Originally ~~ or originally ~~ *
and ** Established as
. However, it seems that they are usually written as * args
and ** kwargs
in the neighborhood. The main difference is whether the variable completion method is tuple
or dictionary
.
*args
def foo(*args):
for a in args:
print a
foo(1) #1
foo(1,2,3) #1\n2\n3\n
If you put * args
as a temporary argument, when you say" how many arguments to take yet "during function creation"
ʻArgs` is responsible for taking all the arguments that come in as tuple placeholders.
def test_var_args_call(arg1, arg2, arg3):
print ("arg1:", arg1)
print ("arg2:", arg2)
print ("arg3:", arg3)
args = ("two", 3)
test_var_args_call(1, *args)
#result
arg1: 1
arg2: two
arg3: 3
An image of preparing the ʻargsvariable first and then covering it with
* args. The first
parameter: 1 is received as ʻarg1
and the rest are all placed inside ʻarg2 and ʻarg3
. By the way, if you specify the number of arguments first and then enter it as a function, be aware that you can only receive as many arguments as the function defined first can receive. If it is def function (arg1, * args)
, only the first one goes to ʻarg1 and the rest is taken by
* args`.
def test_var_args(farg, *args):
print "formal arg:", farg
for arg in args:
print "another arg:", arg
test_var_args(1, "two", 3)
#result
formal arg: 1
another arg: two
another arg: 3
If you want to use it like this, you often don't know how many arguments will come, so it's easier to say "process x for the number of arguments that come out" with for loop
. It's a small detail, but if you use return
instead of print
here, only the first one will be displayed. I think the reason is probably that return
has the characteristic that once it is processed, the loop ends. As a countermeasure that comes to mind, save it in a list inside the loop and execute __return statement
outside the __ loop.
def test_var_args(farg, *args):
print("formal arg:", farg)
for arg in args:
print("another arg:", arg)
return arg
#result
formal arg: 1
another arg: two
another arg: 3
3
I tried to force it like this, but I could only get the last three. The reason is that the loop ends with the end of ʻarg` sticking to 3.
The for-loop runs each statement in it for however so many times.. if one of your statements is a return, then the function will return when it hits it. This makes sense in, for example, the following case:
def get_index(needle, haystack):
for x in range(len(haystack)):
if haystack[x] == needle:
return x
Here, the function iterates until it finds where the needle is in the haystack, and then returns that index (there's a builtin function to do this, anyways). If you want the function to run for however many times you tell it to, you have to put the return AFTER the for-loop, not inside it, that way, the function will return after the control gets off the loop
def add(numbers):
ret = 0
for x in numbers:
ret = ret + x
return ret # needs to be outside the loop
**kwargs
In a nutshell, *
manages variables with tuples, while **
saves them as a dictionary. In other words, you can take two arguments, key
and value
.
def bar(**kwargs):
for a in kwargs:
print(a, kwargs[a])
bar(name="your mom", age=12, hotness=1) #hotness 1\nage 12\nname your mom
*l
In addition to * args
and ** kwargs
, there is also an idiom called * l
. The main usage is to open the list received as a variable, extract the contents and save it in tuple
. All you have to do is add a list to the value of the variable l
(or define it and send it later, etc.) and just call it withfunc (* l)

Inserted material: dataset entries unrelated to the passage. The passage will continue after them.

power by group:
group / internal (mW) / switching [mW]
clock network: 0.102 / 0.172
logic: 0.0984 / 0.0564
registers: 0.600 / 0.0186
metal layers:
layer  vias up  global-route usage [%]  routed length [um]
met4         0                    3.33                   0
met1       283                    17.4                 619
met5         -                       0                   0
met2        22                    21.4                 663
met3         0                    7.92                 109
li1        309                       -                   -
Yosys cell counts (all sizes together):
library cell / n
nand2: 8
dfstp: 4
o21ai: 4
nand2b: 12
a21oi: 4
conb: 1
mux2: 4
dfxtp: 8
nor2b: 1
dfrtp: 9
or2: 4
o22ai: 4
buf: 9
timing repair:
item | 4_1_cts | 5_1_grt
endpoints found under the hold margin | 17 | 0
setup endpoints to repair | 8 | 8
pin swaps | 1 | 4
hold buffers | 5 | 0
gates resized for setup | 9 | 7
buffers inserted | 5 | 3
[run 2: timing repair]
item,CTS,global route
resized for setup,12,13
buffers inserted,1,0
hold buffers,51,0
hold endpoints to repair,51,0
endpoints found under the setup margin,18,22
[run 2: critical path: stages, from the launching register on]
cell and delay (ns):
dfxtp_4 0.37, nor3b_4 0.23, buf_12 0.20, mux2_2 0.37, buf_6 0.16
## config.mk

```make
export PLATFORM = sky130hd
export DESIGN_NAME = frx_unit
export DESIGN_NICKNAME = d
export VERILOG_FILES = /design/src/rtl/frx_pkg.sv /design/src/rtl/frx_classify.sv /design/src/rtl/frx_lane.sv /design/src/rtl/frx_unit.sv
export SDC_FILE = /design/constraint.sdc
export NUM_CORES = 1
export LEC_CHECK = 0
export ABC_AREA = 1
export CORE_MARGIN = 2
export CORE_UTILIZATION = 47
export DETAILED_ROUTE_END_ITERATION = 7
export PLACE_DENSITY_LB_ADDON = 0.1
export SETUP_SLACK_MARGIN = 0.3
export SLEW_MARGIN = 0
export SYNTH_ARGS = -nofsm -noshare
export SYNTH_HDL_FRONTEND = slang
export SYNTH_SLANG_ARGS = --single-unit
```

## constraint.sdc

```tcl
create_clock -name clk -period 3.6 [get_ports clk]
set_input_delay 0.72 -clock clk [delete_from_list [all_inputs] [get_ports clk]]
set_output_delay 0.72 -clock clk [all_outputs]
set_load 0.03 [all_outputs]
```

## src/rtl/frx_pkg.sv

```systemverilog
package frx_pkg;
    localparam int DATA_W   = 64;
    localparam int S_EXP_W  = 8;
    localparam int S_FRAC_W = 23;
    localparam int D_EXP_W  = 11;
    localparam int D_FRAC_W = 52;
    localparam int S_W      = 1 + S_EXP_W + S_FRAC_W;

    typedef struct packed {
        logic              vld;
        logic [DATA_W-1:0] res;
        logic              sticky;
    } frx_state_t;
endpackage

```

## src/rtl/frx_classify.sv

```systemverilog
module frx_classify #(
    parameter int EW = 8,
    parameter int FW = 23
) (
    input  logic [EW-1:0] exp_f,
    input  logic [FW-1:0] frac_f,
    output logic          is_nan,
    output logic          is_snan,
    output logic          exp_zero
);
    logic exp_ones;
    logic frac_nz;

    always_comb begin
        exp_ones = &exp_f;
        frac_nz  = |frac_f;
        exp_zero = ~|exp_f;
        is_nan   = exp_ones && frac_nz;
        is_snan  = is_nan && !frac_f[FW-1];
    end
endmodule

```

## src/rtl/frx_lane.sv

```systemverilog
module frx_lane #(
    parameter int EW = 8,
    parameter int FW = 23
) (
    input  logic [EW+FW:0] a,
    input  logic           dn_mode,
    output logic [EW+FW:0] res,
    output logic           invalid
);
    localparam int W = 1 + EW + FW;
    localparam logic [EW-1:0] ZERO_EXP_SUB = {{(EW-1){1'b1}}, 1'b0};
    localparam logic [W-1:0]  QUIET_BIT    = W'(1) << (FW - 1);
    localparam logic [W-1:0]  DEF_NAN      = {1'b0, {EW{1'b1}}, 1'b1, {(FW-1){1'b0}}};

    logic          sgn;
    logic [EW-1:0] exp_f;
    logic [FW-1:0] frac_f;
    logic          is_nan, is_snan, exp_zero;

    assign sgn    = a[W-1];
    assign exp_f  = a[W-2:FW];
    assign frac_f = a[FW-1:0];

    frx_classify #(.EW(EW), .FW(FW)) u_cls (
        .exp_f   (exp_f),
        .frac_f  (frac_f),
        .is_nan  (is_nan),
        .is_snan (is_snan),
        .exp_zero(exp_zero)
    );

    always_comb begin
        if (is_nan) begin
            invalid = is_snan;
            res     = dn_mode ? DEF_NAN : (a | QUIET_BIT);
        end else begin
            invalid = 1'b0;
            res     = {sgn, (exp_zero ? ZERO_EXP_SUB : ~exp_f), {FW{1'b0}}};
        end
    end

    always_comb begin
        if (!is_nan) begin
            AST_FRAC_CLEARED: assert (res[FW-1:0] == '0);
            AST_SIGN_KEPT:    assert (res[W-1] == a[W-1]);
        end
        if (is_nan && !dn_mode) begin
            AST_QUIET_SET:    assert (res[FW-1]);
        end
    end
endmodule

```

## src/rtl/frx_unit.sv

```systemverilog
module frx_unit
    import frx_pkg::*;
(
    input  logic              clk,
    input  logic              rst_n,
    input  logic              in_valid,
    input  logic              dbl_sel,
    input  logic              default_nan,
    input  logic              flag_clr,
    input  logic [DATA_W-1:0] op_a,
    output logic [DATA_W-1:0] res_q,
    output logic              out_valid,
    output logic              inv_flag
);
    localparam int HI_W = DATA_W - S_W;

    logic [S_W-1:0]    s_res;
    logic [DATA_W-1:0] d_res;
    logic              s_inv, d_inv;
    logic [DATA_W-1:0] sel_res;
    logic              sel_inv;
    frx_state_t        st_d, st_q;

    frx_lane #(.EW(S_EXP_W), .FW(S_FRAC_W)) u_sgl (
        .a      (op_a[S_W-1:0]),
        .dn_mode(default_nan),
        .res    (s_res),
        .invalid(s_inv)
    );

    frx_lane #(.EW(D_EXP_W), .FW(D_FRAC_W)) u_dbl (
        .a      (op_a),
        .dn_mode(default_nan),
        .res    (d_res),
        .invalid(d_inv)
    );

    always_comb begin
        sel_res = dbl_sel ? d_res : {{HI_W{1'b0}}, s_res};
        sel_inv = dbl_sel ? d_inv : s_inv;

        st_d        = st_q;
        st_d.vld    = in_valid;
        if (in_valid) begin
            st_d.res = sel_res;
        end
        st_d.sticky = (flag_clr ? 1'b0 : st_q.sticky) | (in_valid & sel_inv);
    end

    always_ff @(posedge clk) begin
        if (!rst_n) begin
            st_q <= '0;
        end else begin
            st_q <= st_d;
        end
    end

    assign res_q     = st_q.res;
    assign out_valid = st_q.vld;
    assign inv_flag  = st_q.sticky;

    AST_SINGLE_HI_ZERO: assert property (@(posedge clk) disable iff (!rst_n)
        in_valid && !dbl_sel |=> res_q[DATA_W-1:S_W] == '0);
    AST_STROBE: assert property (@(posedge clk) disable iff (!rst_n)
        in_valid |=> out_valid);
    AST_RES_HOLD: assert property (@(posedge clk) disable iff (!rst_n)
        !in_valid |=> !out_valid && $stable(res_q));
    AST_FLAG_KEEP: assert property (@(posedge clk) disable iff (!rst_n)
        inv_flag && !flag_clr |=> inv_flag);
    AST_FLAG_SET: assert property (@(posedge clk) disable iff (!rst_n)
        in_valid && (dbl_sel ? d_inv : s_inv) |=> inv_flag);
    AST_FLAG_CLEAR: assert property (@(posedge clk) disable iff (!rst_n)
        flag_clr && !(in_valid && (dbl_sel ? d_inv : s_inv)) |=> !inv_flag);
endmodule

```

[Word level (Yosys, flattened, before mapping)]
Index checks and enable logic that the tools add are counted.
Storage, ports and cells
  latch bits: 0
  bits in read-only memories: 0
  memories: 0
  logic and storage cells: 30
  bits of input ports: 70
  RAM bits: 0
  bits in registers: 66
Cells by class
  equal/unequal tests: 0
  multiplexer cells: 11
  reduce and logical (&&, ||, !) cells: 12
  div/mod/pow operators: 0
  bitwise operators: 4
  order comparisons: 0
  $add $sub $neg: 0
  multiply operators: 0
  shift operators: 0
Operators with widths (count)
  $mux W64: 3
  $mux W32: 2
  $reduce_or A52 Y1: 1
  $reduce_or A23 Y1: 1
  $mux W11: 1
  $not A11 Y11: 1
  $reduce_and A11 Y1: 1
  $reduce_or A11 Y1: 1
  $mux W8: 1
  $not A8 Y8: 1
  $reduce_and A8 Y1: 1
  $reduce_or A8 Y1: 1
  $logic_and A1 B1 Y1: 4
  $mux W1: 4
  $logic_not A1 Y1: 2
  $and A1 B1 Y1: 1
  $or A1 B1 Y1: 1

[Depth between registers and ports, before layout]
  depth after elaboration: 7
  gate-level depth with buffers: 11
  gate-level depth less buffers: 10

[Modules after synthesis]
Synthesis repeated with hierarchy kept, for this count alone.
Unflattened totals
  cell total of the unflattened synthesis: 671
  area total of the unflattened synthesis: 4189.0 µm²
By module, submodules not included
  frx_unit: seq. area each 1321.3 µm², times used 1, cells an instance 331, area each 2765.2 µm²
  frx_lane at u_dbl: seq. area each 0.0 µm², times used 1, cells an instance 161, area each 666.9 µm²
  frx_lane at u_sgl: seq. area each 0.0 µm², times used 1, cells an instance 88, area each 377.9 µm²
  frx_classify at u_dbl.u_cls: seq. area each 0.0 µm², times used 1, cells an instance 60, area each 246.5 µm²
  frx_classify at u_sgl.u_cls: seq. area each 0.0 µm², times used 1, cells an instance 31, area each 132.6 µm²

[Least setup slack after synthesis]
Ideal clock, no wire load.
  kind: input port to flip-flop
  start: in op_a[14]
  end: reg st_q (netlist bit res_q[14])
  data arrival time: 1693 ps
  path buffers: 1
  stages on the path: 11
  setup slack: 1772 ps
  cell sequence: nor2_1 -> nand2_1 -> nor2_1 -> nand2_1 -> nor2_1 -> nand2_2 -> nand2_4 -> nand2_4 -> buf_6 -> nand3_2 -> a21oi_2
On the way
  word-level cells in the longest chain between the ends: 4
  elaborated cells on any way between the ends: 9
RTL lines
  from (decl): line frx_unit.sv:10  | input logic [DATA_W-1:0] op_a,
  $reduce_or A52 Y1 or $reduce_or A23 Y1 (tied branches): line frx_classify.sv:16  | frac_nz = |frac_f;
  $logic_and A1 B1 Y1: line frx_classify.sv:18  | is_nan = exp_ones && frac_nz;
  $mux W64 or $mux W32 (tied branches): line frx_lane.sv:33  | if (is_nan) begin
  $mux W64 *: line frx_unit.sv:39  | sel_res = dbl_sel ? d_res : {{HI_W{1'b0}}, s_res};
  to (signal assigned): line frx_unit.sv:54  | st_q <= st_d;
  to (decl): line frx_unit.sv:22  | frx_state_t st_d, st_q;
Mark *: on every way between the ends. The rest lies on a longest branch, timed or not.
A chain may end at the register's enable or synchronous reset.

. However, it is necessary to prepare the same number of parameter
s for the function to be called.
def foo(a, b):
print(a, b)
l = [1, 2]
foo(*l) #1, 2
By the way, both * args
and ** kwargs
can only be received as targets that receive functions. What does that mean
def make_averaged(*args):
return *args / len(str(*args))
# causes syntax error
Since it causes syntax error, handle variables only with the name after *
. As a memorandum because I sometimes forget it.